→ **TO DO**
Filter the listing below down to the lines holding the word "delays", and copy those lines.
== SUPPLIED MATERIAL
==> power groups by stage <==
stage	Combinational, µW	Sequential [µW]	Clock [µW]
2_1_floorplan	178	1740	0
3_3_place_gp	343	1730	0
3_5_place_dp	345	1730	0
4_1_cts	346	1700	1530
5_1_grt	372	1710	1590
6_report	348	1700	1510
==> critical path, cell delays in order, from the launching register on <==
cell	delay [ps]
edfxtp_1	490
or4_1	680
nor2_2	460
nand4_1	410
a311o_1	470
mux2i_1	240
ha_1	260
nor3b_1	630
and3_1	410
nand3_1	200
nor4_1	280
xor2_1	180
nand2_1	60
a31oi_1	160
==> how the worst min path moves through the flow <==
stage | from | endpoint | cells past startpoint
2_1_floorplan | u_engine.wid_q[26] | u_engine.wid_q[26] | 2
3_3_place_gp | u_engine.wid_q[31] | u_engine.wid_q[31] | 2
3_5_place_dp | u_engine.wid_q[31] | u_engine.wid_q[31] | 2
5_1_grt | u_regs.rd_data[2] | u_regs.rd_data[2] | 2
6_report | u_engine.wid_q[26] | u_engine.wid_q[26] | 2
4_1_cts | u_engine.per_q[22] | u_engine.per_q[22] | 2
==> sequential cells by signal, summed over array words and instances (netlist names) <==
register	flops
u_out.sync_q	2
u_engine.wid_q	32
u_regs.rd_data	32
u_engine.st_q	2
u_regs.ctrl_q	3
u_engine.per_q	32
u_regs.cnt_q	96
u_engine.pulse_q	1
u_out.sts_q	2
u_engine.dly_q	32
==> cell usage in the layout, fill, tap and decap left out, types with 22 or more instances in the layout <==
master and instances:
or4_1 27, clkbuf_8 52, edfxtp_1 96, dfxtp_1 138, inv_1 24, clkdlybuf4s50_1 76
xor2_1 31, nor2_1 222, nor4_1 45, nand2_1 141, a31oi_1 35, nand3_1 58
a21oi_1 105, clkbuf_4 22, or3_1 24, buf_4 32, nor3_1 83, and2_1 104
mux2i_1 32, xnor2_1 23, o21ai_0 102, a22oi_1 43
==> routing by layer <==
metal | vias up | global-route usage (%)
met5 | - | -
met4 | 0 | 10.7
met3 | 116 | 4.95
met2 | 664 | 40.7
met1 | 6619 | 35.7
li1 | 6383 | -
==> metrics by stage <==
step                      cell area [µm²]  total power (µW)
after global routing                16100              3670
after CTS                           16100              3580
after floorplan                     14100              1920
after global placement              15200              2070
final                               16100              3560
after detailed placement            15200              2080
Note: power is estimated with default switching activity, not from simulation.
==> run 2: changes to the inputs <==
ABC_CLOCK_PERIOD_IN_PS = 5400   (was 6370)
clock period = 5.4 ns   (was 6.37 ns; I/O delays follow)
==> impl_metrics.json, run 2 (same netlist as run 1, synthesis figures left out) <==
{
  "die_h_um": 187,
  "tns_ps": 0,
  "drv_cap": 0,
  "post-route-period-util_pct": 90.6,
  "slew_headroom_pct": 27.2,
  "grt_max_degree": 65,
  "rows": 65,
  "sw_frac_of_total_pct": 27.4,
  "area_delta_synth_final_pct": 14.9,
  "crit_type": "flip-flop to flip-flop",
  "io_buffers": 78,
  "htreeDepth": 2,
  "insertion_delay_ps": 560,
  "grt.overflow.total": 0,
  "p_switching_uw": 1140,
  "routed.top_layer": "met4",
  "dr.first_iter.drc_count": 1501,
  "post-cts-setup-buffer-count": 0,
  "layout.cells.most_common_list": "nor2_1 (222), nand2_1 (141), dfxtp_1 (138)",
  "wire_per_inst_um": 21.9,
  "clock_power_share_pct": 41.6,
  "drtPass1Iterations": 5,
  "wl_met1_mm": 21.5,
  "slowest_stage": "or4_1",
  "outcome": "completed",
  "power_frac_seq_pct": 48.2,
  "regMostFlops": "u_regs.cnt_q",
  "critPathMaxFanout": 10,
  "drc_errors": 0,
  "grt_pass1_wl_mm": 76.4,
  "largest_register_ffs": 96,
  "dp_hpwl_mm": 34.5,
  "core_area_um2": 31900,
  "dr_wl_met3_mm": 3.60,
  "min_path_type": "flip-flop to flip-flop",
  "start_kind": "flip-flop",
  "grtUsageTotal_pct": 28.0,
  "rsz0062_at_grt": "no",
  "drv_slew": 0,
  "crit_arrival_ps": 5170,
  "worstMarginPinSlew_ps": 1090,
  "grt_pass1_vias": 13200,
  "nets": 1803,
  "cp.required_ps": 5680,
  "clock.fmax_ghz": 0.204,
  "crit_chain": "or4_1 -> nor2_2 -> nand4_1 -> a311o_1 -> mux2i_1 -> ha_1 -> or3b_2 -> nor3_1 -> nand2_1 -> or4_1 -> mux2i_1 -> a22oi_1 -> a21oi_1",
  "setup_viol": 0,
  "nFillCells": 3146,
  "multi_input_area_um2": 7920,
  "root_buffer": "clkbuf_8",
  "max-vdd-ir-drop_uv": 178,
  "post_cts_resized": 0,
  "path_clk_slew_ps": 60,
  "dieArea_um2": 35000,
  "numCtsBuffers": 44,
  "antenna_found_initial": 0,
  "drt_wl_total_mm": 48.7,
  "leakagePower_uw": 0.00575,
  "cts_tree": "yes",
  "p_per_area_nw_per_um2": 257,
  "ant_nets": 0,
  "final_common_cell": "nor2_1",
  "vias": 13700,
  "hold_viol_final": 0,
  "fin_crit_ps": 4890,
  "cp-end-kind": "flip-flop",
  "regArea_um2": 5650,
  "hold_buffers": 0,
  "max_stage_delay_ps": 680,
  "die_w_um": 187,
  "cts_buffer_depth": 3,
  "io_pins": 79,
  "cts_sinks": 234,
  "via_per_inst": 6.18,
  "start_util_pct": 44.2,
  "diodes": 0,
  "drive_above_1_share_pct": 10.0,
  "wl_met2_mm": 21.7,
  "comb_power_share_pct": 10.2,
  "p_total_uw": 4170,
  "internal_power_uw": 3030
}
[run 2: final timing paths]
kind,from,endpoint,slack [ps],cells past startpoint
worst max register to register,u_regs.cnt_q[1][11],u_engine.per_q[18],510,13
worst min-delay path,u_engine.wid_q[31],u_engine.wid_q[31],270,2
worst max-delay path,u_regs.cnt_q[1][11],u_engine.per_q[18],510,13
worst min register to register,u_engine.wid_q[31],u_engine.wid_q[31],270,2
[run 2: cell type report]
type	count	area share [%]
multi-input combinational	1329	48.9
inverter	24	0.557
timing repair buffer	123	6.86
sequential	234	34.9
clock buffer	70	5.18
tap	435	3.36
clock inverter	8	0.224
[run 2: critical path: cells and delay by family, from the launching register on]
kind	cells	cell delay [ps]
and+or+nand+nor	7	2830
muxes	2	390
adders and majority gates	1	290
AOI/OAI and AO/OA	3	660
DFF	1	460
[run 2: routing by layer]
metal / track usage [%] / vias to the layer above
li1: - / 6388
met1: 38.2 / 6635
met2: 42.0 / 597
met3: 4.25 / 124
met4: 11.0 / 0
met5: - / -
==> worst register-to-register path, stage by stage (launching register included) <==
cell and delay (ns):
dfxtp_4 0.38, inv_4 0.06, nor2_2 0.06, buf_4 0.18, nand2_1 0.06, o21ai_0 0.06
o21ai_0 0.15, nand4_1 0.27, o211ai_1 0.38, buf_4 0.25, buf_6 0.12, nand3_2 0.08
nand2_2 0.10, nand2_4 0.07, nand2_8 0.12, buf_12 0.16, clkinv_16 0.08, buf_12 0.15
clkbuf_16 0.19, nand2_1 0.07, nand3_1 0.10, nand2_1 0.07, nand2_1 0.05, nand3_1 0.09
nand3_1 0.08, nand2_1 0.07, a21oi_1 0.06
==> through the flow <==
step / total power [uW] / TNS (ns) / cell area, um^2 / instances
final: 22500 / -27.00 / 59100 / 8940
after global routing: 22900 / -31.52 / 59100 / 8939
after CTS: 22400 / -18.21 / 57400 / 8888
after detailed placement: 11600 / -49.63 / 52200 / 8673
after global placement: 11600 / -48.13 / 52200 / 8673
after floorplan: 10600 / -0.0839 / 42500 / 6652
`config.mk`:
```
export PLATFORM = sky130hd
export DESIGN_NAME = pcit_burst_read
export DESIGN_NICKNAME = d
export VERILOG_FILES = /design/src/rtl/pcit_pkg.sv /design/src/rtl/pcit_addr_decode.sv /design/src/rtl/pcit_prefetch_fifo.sv /design/src/rtl/pcit_fetch_ctrl.sv /design/src/rtl/pcit_burst_read.sv
export SDC_FILE = /design/constraint.sdc
export NUM_CORES = 1
export LEC_CHECK = 0
export ABC_CLOCK_PERIOD_IN_PS = 3500
export BUFFER_PORTS_ARGS = -buffer_cell sky130_fd_sc_hd__buf_4
export CAP_MARGIN = 20
export CORE_UTILIZATION = 30
export DETAILED_ROUTE_END_ITERATION = 8
export PLACE_DENSITY = 0.5
export SLEW_MARGIN = 10
export SYNTH_ARGS = -nofsm -noshare
export SYNTH_HDL_FRONTEND = slang
export SYNTH_SLANG_ARGS = --single-unit
```
`constraint.sdc`:
```
create_clock -name clk -period 3.5 [get_ports clk]
set_input_delay 0 -clock clk [delete_from_list [all_inputs] [get_ports clk]]
set_output_delay 0 -clock clk [all_outputs]
set_load 0.01 [all_outputs]
```
`src/rtl/pcit_pkg.sv`:
```
package pcit_pkg;

  typedef enum logic [2:0] {
    ST_IDLE,
    ST_DECODE,
    ST_START,
    ST_CLAIM,
    ST_TURN1,
    ST_TURN2,
    ST_DATA,
    ST_TAIL
  } pcit_state_e;

  localparam logic [3:0] CMD_MEM_READ = 4'b0110;

endpackage

```
`src/rtl/pcit_addr_decode.sv`:
```
module pcit_addr_decode
  import pcit_pkg::*;
#(
  parameter int WIN_LOG2 = 12,
  localparam int OFS_W = WIN_LOG2 - 2
) (
  input  logic                 clk,
  input  logic                 rst_n,
  input  logic                 capture,
  input  logic [31:0]          ad_lo_in,
  input  logic [3:0]           cbe,
  input  logic                 req64_n,
  input  logic [31:WIN_LOG2]   mem_base,
  output logic                 hit,
  output logic [OFS_W-1:0]     start_ofs
);

  logic [31:0] cap_ad_q;
  logic [3:0]  cap_cmd_q;
  logic        cap_r64n_q;

  always_ff @(posedge clk or negedge rst_n) begin
    if (!rst_n) begin
      cap_ad_q   <= '0;
      cap_cmd_q  <= '0;
      cap_r64n_q <= 1'b1;
    end else if (capture) begin
      cap_ad_q   <= ad_lo_in;
      cap_cmd_q  <= cbe;
      cap_r64n_q <= req64_n;
    end
  end

  logic cmd_ok, win_ok, order_ok;
  assign cmd_ok    = (cap_cmd_q == CMD_MEM_READ) && !cap_r64n_q;
  assign win_ok    = (cap_ad_q[31:WIN_LOG2] == mem_base);
  assign order_ok  = (cap_ad_q[1:0] == 2'b00);
  assign hit       = cmd_ok && win_ok && order_ok;
  assign start_ofs = cap_ad_q[WIN_LOG2-1:2];

endmodule

```
`src/rtl/pcit_prefetch_fifo.sv`:
```
module pcit_prefetch_fifo #(
  parameter int DW    = 64,
  parameter int DEPTH = 4,
  localparam int PW = $clog2(DEPTH),
  localparam int LW = $clog2(DEPTH + 1)
) (
  input  logic          clk,
  input  logic          rst_n,
  input  logic          flush,
  input  logic          push_valid,
  input  logic [DW-1:0] push_data,
  input  logic          pop_ready,
  output logic          pop_valid,
  output logic [DW-1:0] pop_data,
  output logic [LW-1:0] level
);

  logic [DW-1:0] store_q [DEPTH];
  logic [PW-1:0] wr_ptr_q, rd_ptr_q;
  logic          do_push, do_pop;

  assign pop_valid = (level != '0);
  assign pop_data  = store_q[rd_ptr_q];
  assign do_push   = push_valid && !flush;
  assign do_pop    = pop_ready && pop_valid && !flush;

  always_ff @(posedge clk) begin
    if (do_push) store_q[wr_ptr_q] <= push_data;
  end

  always_ff @(posedge clk or negedge rst_n) begin
    if (!rst_n) begin
      wr_ptr_q <= '0;
      rd_ptr_q <= '0;
      level    <= '0;
    end else if (flush) begin
      wr_ptr_q <= '0;
      rd_ptr_q <= '0;
      level    <= '0;
    end else begin
      if (do_push)
        wr_ptr_q <= (wr_ptr_q == PW'(DEPTH - 1)) ? '0 : wr_ptr_q + 1'b1;
      if (do_pop)
        rd_ptr_q <= (rd_ptr_q == PW'(DEPTH - 1)) ? '0 : rd_ptr_q + 1'b1;
      case ({do_push, do_pop})
        2'b10:   level <= level + 1'b1;
        2'b01:   level <= level - 1'b1;
        default: level <= level;
      endcase
    end
  end

  // a word arriving from the backend always finds a free slot
  a_r7_no_overflow: assert property (@(posedge clk) disable iff (!rst_n)
    do_push |-> (level < LW'(DEPTH)));

endmodule

```
`src/rtl/pcit_fetch_ctrl.sv`:
```
module pcit_fetch_ctrl #(
  parameter int OFS_W = 10,
  parameter int DEPTH = 4,
  localparam int LW = $clog2(DEPTH + 1)
) (
  input  logic             clk,
  input  logic             rst_n,
  input  logic             load,
  input  logic [OFS_W-1:0] load_ofs,
  input  logic             enable,
  input  logic             flush,
  input  logic [LW-1:0]    level,
  output logic             mem_rd,
  output logic [OFS_W-1:0] mem_addr,
  output logic             push_valid
);

  logic             rd_q;
  logic [OFS_W-1:0] addr_q;
  logic [LW:0]      pending;

  assign pending    = {1'b0, level} + {{LW{1'b0}}, rd_q};
  assign mem_rd     = enable && (pending < (LW + 1)'(DEPTH));
  assign mem_addr   = addr_q;
  assign push_valid = rd_q && !flush;

  always_ff @(posedge clk or negedge rst_n) begin
    if (!rst_n) begin
      rd_q   <= 1'b0;
      addr_q <= '0;
    end else begin
      rd_q <= mem_rd;
      if (load)        addr_q <= load_ofs;
      else if (mem_rd) addr_q <= addr_q + OFS_W'(2);
    end
  end

  // back-to-back strobes step the word address by two
  a_r6_addr_step: assert property (@(posedge clk) disable iff (!rst_n)
    (mem_rd && $past(mem_rd)) |-> (mem_addr == $past(mem_addr) + OFS_W'(2)));

  // stored plus in-flight words stay within the buffer
  a_r7_credit_bound: assert property (@(posedge clk) disable iff (!rst_n)
    pending <= (LW + 1)'(DEPTH));

endmodule

```
`src/rtl/pcit_burst_read.sv`:
```
module pcit_burst_read
  import pcit_pkg::*;
#(
  parameter int WIN_LOG2 = 12,
  parameter int DEPTH    = 4,
  localparam int OFS_W = WIN_LOG2 - 2
) (
  input  logic               clk,
  input  logic               rst_n,
  input  logic [31:WIN_LOG2] mem_base,
  input  logic               frame_n,
  input  logic               req64_n,
  input  logic               irdy_n,
  input  logic [3:0]         cbe,
  input  logic [31:0]        ad_lo_in,
  output logic [63:0]        ad_out,
  output logic               ad_oe,
  output logic               trdy_n,
  output logic               devsel_n,
  output logic               ack64_n,
  output logic               stop_n,
  output logic               ctl_oe,
  output logic               bk_start,
  output logic               mem_rd,
  output logic [OFS_W-1:0]   mem_addr,
  input  logic [63:0]        mem_rdata,
  output logic               bk_done
);

  localparam int LW = $clog2(DEPTH + 1);

  pcit_state_e state_q, state_d;
  logic        frame_q;
  logic        capture, hit;
  logic [OFS_W-1:0] start_ofs;
  logic        in_claim, in_data, in_tail;
  logic        push_valid, pop_ready, head_valid;
  logic [LW-1:0] level;

  // sequencer
  assign capture = (state_q == ST_IDLE) && !frame_n && frame_q;

  always_comb begin
    state_d = state_q;
    unique case (state_q)
      ST_IDLE:   if (capture) state_d = ST_DECODE;
      ST_DECODE: state_d = hit ? ST_START : ST_IDLE;
      ST_START:  state_d = ST_CLAIM;
      ST_CLAIM:  state_d = ST_TURN1;
      ST_TURN1:  state_d = ST_TURN2;
      ST_TURN2:  state_d = ST_DATA;
      ST_DATA:   if (!irdy_n && frame_n) state_d = ST_TAIL;
      ST_TAIL:   state_d = ST_IDLE;
      default:   state_d = ST_IDLE;
    endcase
  end

  always_ff @(posedge clk or negedge rst_n) begin
    if (!rst_n) begin
      state_q <= ST_IDLE;
      frame_q <= 1'b1;
    end else begin
      state_q <= state_d;
      frame_q <= frame_n;
    end
  end

  // address phase decode
  pcit_addr_decode #(.WIN_LOG2(WIN_LOG2)) u_decode (
    .clk       (clk),
    .rst_n     (rst_n),
    .capture   (capture),
    .ad_lo_in  (ad_lo_in),
    .cbe       (cbe),
    .req64_n   (req64_n),
    .mem_base  (mem_base),
    .hit       (hit),
    .start_ofs (start_ofs)
  );

  // bus-facing decodes of the sequencer state
  assign in_claim = (state_q == ST_CLAIM) || (state_q == ST_TURN1) ||
                    (state_q == ST_TURN2) || (state_q == ST_DATA);
  assign in_data  = (state_q == ST_DATA);
  assign in_tail  = (state_q == ST_TAIL);

  assign ctl_oe   = in_claim || in_tail;
  assign devsel_n = !in_claim;
  assign ack64_n  = !in_claim;
  assign trdy_n   = !in_data;
  assign stop_n   = 1'b1;
  assign ad_oe    = in_data;
  assign bk_start = (state_q == ST_START);
  assign bk_done  = in_tail;

  // backend read issue, running ahead of the bus
  pcit_fetch_ctrl #(.OFS_W(OFS_W), .DEPTH(DEPTH)) u_fetch (
    .clk        (clk),
    .rst_n      (rst_n),
    .load       ((state_q == ST_DECODE) && hit),
    .load_ofs   (start_ofs),
    .enable     (in_claim),
    .flush      (in_tail),
    .level      (level),
    .mem_rd     (mem_rd),
    .mem_addr   (mem_addr),
    .push_valid (push_valid)
  );

  // prefetch buffer; a data phase is the pop handshake
  assign pop_ready = in_data && !irdy_n;

  pcit_prefetch_fifo #(.DW(64), .DEPTH(DEPTH)) u_fifo (
    .clk        (clk),
    .rst_n      (rst_n),
    .flush      (in_tail),
    .push_valid (push_valid),
    .push_data  (mem_rdata),
    .pop_ready  (pop_ready),
    .pop_valid  (head_valid),
    .pop_data   (ad_out),
    .level      (level)
  );

  // the start strobe lasts one clock and is followed by the claim
  a_r2_start_pulse: assert property (@(posedge clk) disable iff (!rst_n)
    bk_start |=> (!bk_start && !devsel_n));

  // claim signals are only low while the control outputs are enabled
  a_r3_claim_driven: assert property (@(posedge clk) disable iff (!rst_n)
    (!devsel_n || !ack64_n) |-> ctl_oe);

  // the buffer already holds a word whenever a data phase is offered
  a_r4_head_ready: assert property (@(posedge clk) disable iff (!rst_n)
    ad_oe |-> head_valid);

  // an initiator wait clock keeps the word on the bus
  a_r5_hold_on_wait: assert property (@(posedge clk) disable iff (!rst_n)
    (ad_oe && irdy_n) |=> (ad_oe && $stable(ad_out)));

  // control release happens only right after the done clock
  a_r8_release: assert property (@(posedge clk) disable iff (!rst_n)
    $fell(ctl_oe) |-> $past(bk_done));

  // the done strobe lasts one clock and no read is issued with it
  a_r9_done_pulse: assert property (@(posedge clk) disable iff (!rst_n)
    bk_done |-> (!mem_rd ##1 !bk_done));

endmodule

```
==> results of run 1 <==
## flip-flops by register name, summed over array words and instances, names as in the netlist
signal / flops
state_q: 3
u_fetch.mem_addr: 10
u_fifo.store_q: 256
u_fifo.level: 3
u_fetch.rd_q: 1
u_decode.cap_cmd_q: 4
u_fifo.wr_ptr_q: 2
u_decode.cap_ad_q: 32
frame_q: 1
u_decode.cap_r64n_q: 1
u_fifo.rd_ptr_q: 2
File: config.mk
export PLATFORM = sky130hd
export DESIGN_NAME = canmb_bank
export DESIGN_NICKNAME = d
export VERILOG_FILES = /design/src/rtl/canmb_pkg.sv /design/src/rtl/canmb_match.sv /design/src/rtl/canmb_arb.sv /design/src/rtl/canmb_bank.sv
export SDC_FILE = /design/constraint.sdc
export NUM_CORES = 2
export LEC_CHECK = 0
export BUFFER_PORTS_ARGS = -buffer_cell sky130_fd_sc_hd__buf_2
export CAP_MARGIN = 10
export CORE_ASPECT_RATIO = 0.9
export CORE_MARGIN = 2
export CORE_UTILIZATION = 35
export DETAILED_ROUTE_END_ITERATION = 10
export PLACE_DENSITY = 0.54
export SYNTH_ARGS = -nofsm -noshare
export SYNTH_HDL_FRONTEND = slang
export SYNTH_SLANG_ARGS = --single-unit
File: constraint.sdc
create_clock -name clk -period 72.8 [get_ports clk]
set_input_delay 7.28 -clock clk [delete_from_list [all_inputs] [get_ports clk]]
set_output_delay 7.28 -clock clk [all_outputs]
set_load 0.1 [all_outputs]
====
→ **SOLUTION TO THIS EXERCISE**
==> critical path, cell delays in order, from the launching register on <==
clock period = 5.4 ns   (was 6.37 ns; I/O delays follow)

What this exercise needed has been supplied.